Changes in our climate are causing the heating of our waterways leading to more evaporation during the summer months than it did in the past, but another challenge is the dwindling size of the channel itself.  The space for storing water is getting smaller because we have allowed  invasive plants to escape from our gardens and take over our canals.  During the summer, they grow unchecked.  When these plants die back during the autumn and winter months, their detritus causes a build-up of silt at the bottom of the channel.  A comparison might be the accumulation of leaves creating compost, the silt is serving the same purpose on the bottom of the canal – fertile ground for the invasive weeds.  Examples of where this is happening are the Naas Canal, Naas Harbour, Soldiers Island and the canal in Sallins.  Feeders that are damaged or do not have a method to remove silt also add to the accumulation at the bottom of the canal.  Examples are the large accumulation in Corbally Harbour that has grown into a Silt Island over many years and the Inner Harbour in Naas where boats go aground because of the silt build up. 

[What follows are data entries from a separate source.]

Source: an optimization exercise on an open RTL-to-GDS flow (aim: small area and a short achievable clock period). Production flows keep margins and buffers that such runs may drop.
Where RTL was checked, it was by simulation tests only, not by an equivalence proof against the original.
The RTL of runs 1 and 4 to 7 was laid out without a check of its function.

**design/flow/constraint.sdc**
```tcl
create_clock -name core_clock -period 150.0 [get_ports {clk}]
set_input_delay 30.0000 -clock core_clock [delete_from_list [all_inputs] [get_ports {clk}]]
set_output_delay 30.0000 -clock core_clock [all_outputs]
set_load 0.01 [all_outputs]
```
**design/flow/config.mk**
```make
export PLATFORM = sky130hd
export DESIGN_NAME = mdu_ctrl
export DESIGN_NICKNAME = mdu_ctrl
export VERILOG_FILES = /design/flow/design.v
export SDC_FILE = /design/flow/constraint.sdc
export NUM_CORES = 4
export LEC_CHECK = 0
export CAP_MARGIN = 20
export CORE_MARGIN = 2
export CORE_UTILIZATION = 40
export SLEW_MARGIN = 20
```
This design comes from an exercise in tuning for small area, a short achievable clock period and few clock cycles per item on the open sky130 flow, not from production work.
In this exercise RTL edits were held to simulation tests only and were not proved equivalent to the original.
Power and IR drop assume default switching activity.

--- flow/config.mk ---
export PLATFORM = sky130hd
export DESIGN_NAME = sorted_list_insert_remove
export DESIGN_NICKNAME = sorted_list_insert_remove
export VERILOG_FILES = /design/flow/design.v
export SDC_FILE = /design/flow/constraint.sdc
export NUM_CORES = 4
export LEC_CHECK = 0
export CAP_MARGIN = 20
export CORE_MARGIN = 2
export CORE_UTILIZATION = 40
export SLEW_MARGIN = 20
--- flow/constraint.sdc ---
create_clock -name core_clock -period 5.5 [get_ports {clock}]
set_input_delay 1.1000 -clock core_clock [delete_from_list [all_inputs] [get_ports {clock}]]
set_output_delay 1.1000 -clock core_clock [all_outputs]
set_load 0.01 [all_outputs]
--- flow/design.v ---
`timescale 1ns / 1ps
`default_nettype none
package sli_pkg;
   localparam int FUNC_W   = 2;
   localparam int ITEM_W   = 32;
   localparam int STATUS_W = 2;
   localparam int POS_W    = 5;
   localparam int CNT_W    = 6;
   typedef enum logic [FUNC_W-1:0] {
      FUNC_INSERT = 2'd0,
      FUNC_REMOVE = 2'd1,
      FUNC_CLEAR  = 2'd2
   } func_type;
   typedef enum logic [STATUS_W-1:0] {
      STATUS_DONE      = 2'd0,
      STATUS_FULL      = 2'd1,
      STATUS_NOT_FOUND = 2'd2
   } status_type;
endpackage
`default_nettype wire
`timescale 1ns / 1ps
`default_nettype none
module sli_enc #(
   parameter int WIDTH = 8
) (
   input  wire  [WIDTH-1:0]              hit,
   output logic [$clog2(WIDTH+1)-1:0]    count
);
   localparam int CW = $clog2(WIDTH + 1);
   if (WIDTH == 1) begin : g_leaf
      assign count = hit;
   end else begin : g_node
      localparam int LW = WIDTH / 2;
      localparam int RW = WIDTH - LW;
      logic [$clog2(LW+1)-1:0] lo;
      logic [$clog2(RW+1)-1:0] hi;
      sli_enc #(.WIDTH(LW)) u_lo (.hit(hit[LW-1:0]),     .count(lo));
      sli_enc #(.WIDTH(RW)) u_hi (.hit(hit[WIDTH-1:LW]), .count(hi));
      assign count = CW'(lo) + CW'(hi);
   end
endmodule
`default_nettype wire
`timescale 1ns / 1ps
`default_nettype none
module sli_cell #(
   parameter int VALUE_WIDTH = 32
) (
   input  wire                    clock,
   input  wire                    reset,
   input  wire  [VALUE_WIDTH-1:0] wr_item,    
   input  wire  [VALUE_WIDTH-1:0] nxt_item,   
   input  wire                    nxt_lt,     
   input  wire                    nxt_eq,     
   input  wire                    adv,        
   input  wire                    load,
   input  wire                    set,
   input  wire                    kill,
   output logic                   valid,
   output logic                   lt,
   output logic                   eq
);
   logic [VALUE_WIDTH-1:0] value_ff;
   logic                   valid_ff;
   logic                   lt_ff;
   logic                   eq_ff;
   logic                   c_lt;
   logic                   c_eq;
   assign valid = valid_ff;
   assign lt    = lt_ff;
   assign eq    = eq_ff;
   assign c_lt  = valid_ff && ($signed(value_ff) < $signed(nxt_item));
   assign c_eq  = valid_ff && (value_ff == nxt_item);
   always_ff @(posedge clock) begin
      if (load) begin
         value_ff <= wr_item;
      end
   end
   always_ff @(posedge clock) begin
      if (reset || kill) begin
         valid_ff <= 1'b0;
      end else if (set) begin
         valid_ff <= 1'b1;
      end
   end
   always_ff @(posedge clock) begin
      if (adv) begin
         if (kill) begin
            lt_ff <= 1'b0;
            eq_ff <= 1'b0;
         end else if (set) begin
            lt_ff <= nxt_lt;
            eq_ff <= nxt_eq;
         end else begin
            lt_ff <= c_lt;
            eq_ff <= c_eq;
         end
      end
   end
endmodule
`default_nettype wire
`timescale 1ns / 1ps
`default_nettype none
module sorted_list_insert_remove #(
   parameter int CAPACITY    = 32,
   parameter int VALUE_WIDTH = 32
) (
   input  wire                                clock,
   input  wire                                reset,
   input  wire                                req_valid,
   output logic                               req_ready,
   input  wire  [sli_pkg::FUNC_W-1:0]         req_func,
   input  wire  signed [sli_pkg::ITEM_W-1:0]  req_item_value,
   output logic                               rsp_valid,
   input  wire                                rsp_ready,
   output logic [sli_pkg::STATUS_W-1:0]       rsp_status,
   output logic [sli_pkg::POS_W-1:0]          rsp_position,
   output logic [sli_pkg::CNT_W-1:0]          rsp_comparisons,
   output logic [sli_pkg::CNT_W-1:0]          rsp_moves,
   output logic [sli_pkg::CNT_W-1:0]          rsp_entry_count,
   output logic                               rsp_is_empty,
   output logic                               rsp_is_full
);
   localparam int NUM_W  = $clog2(CAPACITY + 1);           
   localparam int GROUPS = 4;
   localparam int GW     = CAPACITY / GROUPS;              
   localparam int GC_W   = $clog2(GW + 1);                 
   localparam int PC_W   = $clog2(2 * GW + 1);             
   localparam int CTL_W  = sli_pkg::STATUS_W + 2 + NUM_W;  
   localparam int WORD_W = sli_pkg::STATUS_W + sli_pkg::POS_W + 3 * sli_pkg::CNT_W + 2;
   localparam int POST   = 4;                              
   function automatic logic [CAPACITY-1:0] prefix_or(input logic [CAPACITY-1:0] x);
      logic [CAPACITY-1:0] p;
      p = x;
      for (int d = 1; d < CAPACITY; d = d * 2) begin
         for (int i = CAPACITY - 1; i >= 0; i--) begin
            if ((i / d) % 2 == 1) begin
               p[i] = p[i] | p[(i / d) * d - 1];
            end
         end
      end
      prefix_or = {p[CAPACITY-2:0], 1'b0};
   endfunction
   logic                        ready_ff;
   logic                        in_vld_ff;
   logic [sli_pkg::FUNC_W-1:0]  in_func_ff;
   logic [VALUE_WIDTH-1:0]      in_item_ff;
   logic                        nxt_lt;
   logic                        nxt_eq;
   logic                        ex_vld_ff;
   logic [sli_pkg::FUNC_W-1:0]  ex_func_ff;
   logic [VALUE_WIDTH-1:0]      ex_item_ff;
   logic                        adv;
   logic                        fire;
   logic                        full;
   logic                        f_ins;
   logic                        f_rem;
   logic                        f_clr;
   logic                        found;
   logic [CAPACITY-1:0]         slot_valid;
   logic [CAPACITY-1:0]         slot_lt;
   logic [CAPACITY-1:0]         slot_eq;
   logic [CAPACITY-1:0]         free_sel;
   logic [CAPACITY-1:0]         rem_sel;
   logic [NUM_W-1:0]            count_ff;
   logic [NUM_W-1:0]            count_in;
   logic [CTL_W-1:0]            ex_ctl;
   logic [GC_W-1:0]             g_cnt [GROUPS];
   logic                        r1_vld_ff, r2_vld_ff;
   logic                        r1_hold, r2_hold;
   logic [CTL_W-1:0]            r1_ctl_ff, r2_ctl_ff;
   logic [GC_W-1:0]             r1_g_ff [GROUPS];
   logic [PC_W-1:0]             r2_lo_ff, r2_hi_ff;
   logic [sli_pkg::STATUS_W-1:0] w_status;
   logic                        w_posen;
   logic                        w_ins;
   logic [NUM_W-1:0]            w_count;
   logic [NUM_W-1:0]            rank;
   logic [NUM_W-1:0]            shift;
   logic [NUM_W-1:0]            lo_n;
   logic [NUM_W-1:0]            hi_n;
   logic [sli_pkg::POS_W-1:0]   pos;
   logic [WORD_W-1:0]           word;
   logic [2:0]                  post_ff;
   logic [2:0]                  post_in;
   logic                        take;
   logic                        push;
   logic                        q_full;
   logic                        q0_vld_ff, q1_vld_ff;
   logic [WORD_W-1:0]           q0_word_ff, q1_word_ff;
   logic                        in_vld_in;
   logic                        ex_vld_in;
   logic                        space_in;
   assign full  = count_ff[NUM_W-1];
   assign fire  = ex_vld_ff && (post_ff != 3'(POST));
   assign adv   = !ex_vld_ff || (post_ff != 3'(POST));
   assign f_ins = (ex_func_ff == sli_pkg::FUNC_INSERT);
   assign f_rem = (ex_func_ff == sli_pkg::FUNC_REMOVE);
   assign f_clr = (ex_func_ff == sli_pkg::FUNC_CLEAR);
   assign take  = q0_vld_ff && rsp_ready;
   assign req_ready = ready_ff;
   assign post_in   = post_ff + 3'(fire) - 3'(take);
   assign space_in  = (post_in != 3'(POST));
   assign in_vld_in = ready_ff ? req_valid : (in_vld_ff && !adv);
   assign ex_vld_in = adv ? in_vld_ff : ex_vld_ff;
   always_ff @(posedge clock) begin
      if (reset) begin
         ready_ff  <= 1'b1;
         in_vld_ff <= 1'b0;
         ex_vld_ff <= 1'b0;
         post_ff   <= '0;
      end else begin
         ready_ff  <= !in_vld_in || !ex_vld_in || space_in;
         in_vld_ff <= in_vld_in;
         ex_vld_ff <= ex_vld_in;
         post_ff   <= post_in;
      end
   end
   always_ff @(posedge clock) begin
      if (ready_ff) begin
         in_func_ff <= req_func;
         in_item_ff <= VALUE_WIDTH'(req_item_value);
      end
      if (adv) begin
         ex_func_ff <= in_func_ff;
         ex_item_ff <= in_item_ff;
      end
   end
   assign nxt_lt   = $signed(ex_item_ff) < $signed(in_item_ff);
   assign nxt_eq   = (ex_item_ff == in_item_ff);
   assign free_sel = ~slot_valid & ~prefix_or(~slot_valid);
   assign rem_sel  = slot_eq & ~prefix_or(slot_eq);
   assign found    = |slot_eq;
   for (genvar i = 0; i < CAPACITY; i++) begin : g_slot
      sli_cell #(
         .VALUE_WIDTH(VALUE_WIDTH)
      ) u_cell (
         .clock    (clock),
         .reset    (reset),
         .wr_item  (ex_item_ff),
         .nxt_item (in_item_ff),
         .nxt_lt   (nxt_lt),
         .nxt_eq   (nxt_eq),
         .adv      (adv),
         .load     (free_sel[i]),
         .set      (fire && f_ins && free_sel[i]),
         .kill     ((fire && f_clr) || (fire && f_rem && rem_sel[i])),
         .valid    (slot_valid[i]),
         .lt       (slot_lt[i]),
         .eq       (slot_eq[i])
      );
   end
   always_comb begin
      count_in = count_ff;
      if (fire && f_clr) begin
         count_in = '0;
      end else if (fire && f_ins && !full) begin
         count_in = count_ff + NUM_W'(1);
      end else if (fire && f_rem && found) begin
         count_in = count_ff - NUM_W'(1);
      end
   end
   always_ff @(posedge clock) begin
      if (reset) begin
         count_ff <= '0;
      end else begin
         count_ff <= count_in;
      end
   end
   assign ex_ctl = {(f_ins && full)  ? sli_pkg::STATUS_FULL :
                    (f_rem && !found) ? sli_pkg::STATUS_NOT_FOUND : sli_pkg::STATUS_DONE,
                    f_ins ? !full : (f_rem && found),
                    f_ins && !full,
                    count_in};
   for (genvar g = 0; g < GROUPS; g++) begin : g_grp
      sli_enc #(
         .WIDTH(GW)
      ) u_cnt (
         .hit   (slot_lt[g*GW +: GW]),
         .count (g_cnt[g])
      );
   end
   assign q_full  = q0_vld_ff && q1_vld_ff;
   assign r2_hold = r2_vld_ff && q_full && !rsp_ready;
   assign r1_hold = r1_vld_ff && r2_hold;
   assign push    = r2_vld_ff && !r2_hold;
   always_ff @(posedge clock) begin
      if (reset) begin
         r1_vld_ff <= 1'b0;
         r2_vld_ff <= 1'b0;
      end else begin
         if (!r1_hold) r1_vld_ff <= fire;
         if (!r2_hold) r2_vld_ff <= r1_vld_ff;
      end
   end
   always_ff @(posedge clock) begin
      if (!r1_hold) begin
         for (int g = 0; g < GROUPS; g++) begin
            r1_g_ff[g] <= g_cnt[g];
         end
         r1_ctl_ff <= ex_ctl;
      end
      if (!r2_hold) begin
         r2_lo_ff  <= PC_W'(r1_g_ff[0]) + PC_W'(r1_g_ff[1]);
         r2_hi_ff  <= PC_W'(r1_g_ff[2]) + PC_W'(r1_g_ff[3]);
         r2_ctl_ff <= r1_ctl_ff;
      end
   end
   assign {w_status, w_posen, w_ins, w_count} = r2_ctl_ff;
   assign rank  = NUM_W'(r2_lo_ff) + NUM_W'(r2_hi_ff);
   assign lo_n  = ~{{(NUM_W-PC_W){1'b0}}, r2_lo_ff};
   assign hi_n  = ~{{(NUM_W-PC_W){1'b0}}, r2_hi_ff};
   assign shift = w_count + lo_n + hi_n + NUM_W'(1);
   assign pos   = w_posen ? sli_pkg::POS_W'(rank) : '0;
   assign word  = {w_status,
                   pos,
                   w_ins ? sli_pkg::CNT_W'(rank) : sli_pkg::CNT_W'(0),
                   w_ins ? sli_pkg::CNT_W'(shift) : sli_pkg::CNT_W'(0),
                   sli_pkg::CNT_W'(w_count),
                   w_count == '0,
                   w_count == NUM_W'(CAPACITY)};
   always_ff @(posedge clock) begin
      if (reset) begin
         q0_vld_ff <= 1'b0;
         q1_vld_ff <= 1'b0;
      end else begin
         q0_vld_ff <= (q0_vld_ff && !take) || q1_vld_ff || push;
         q1_vld_ff <= take ? (q1_vld_ff && push) : (q1_vld_ff || (q0_vld_ff && push));
      end
   end
   always_ff @(posedge clock) begin
      if (take) begin
         q0_word_ff <= q1_vld_ff ? q1_word_ff : word;
      end else if (!q0_vld_ff) begin
         q0_word_ff <= word;
      end
      if (!q1_vld_ff || take) begin
         q1_word_ff <= word;
      end
   end
   assign rsp_valid = q0_vld_ff;
   assign {rsp_status, rsp_position, rsp_comparisons, rsp_moves,
           rsp_entry_count, rsp_is_empty, rsp_is_full} = q0_word_ff;
endmodule
`default_nettype wire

Another aspect of climate change is heavy rain at times, with all water channels filling up quickly.  When there is insufficient capacity to contain the water, the area floods onto adjacent land and homes. 

Holidaying on a boat and communing with nature can be an enjoyable experience for everyone, but not so, when one is forced to spend time in the water clearing weed off the Propeller or forcing the boat through silt and weed.  The result is dissatisfaction for individuals and damage to their boats – not a pleasant holiday.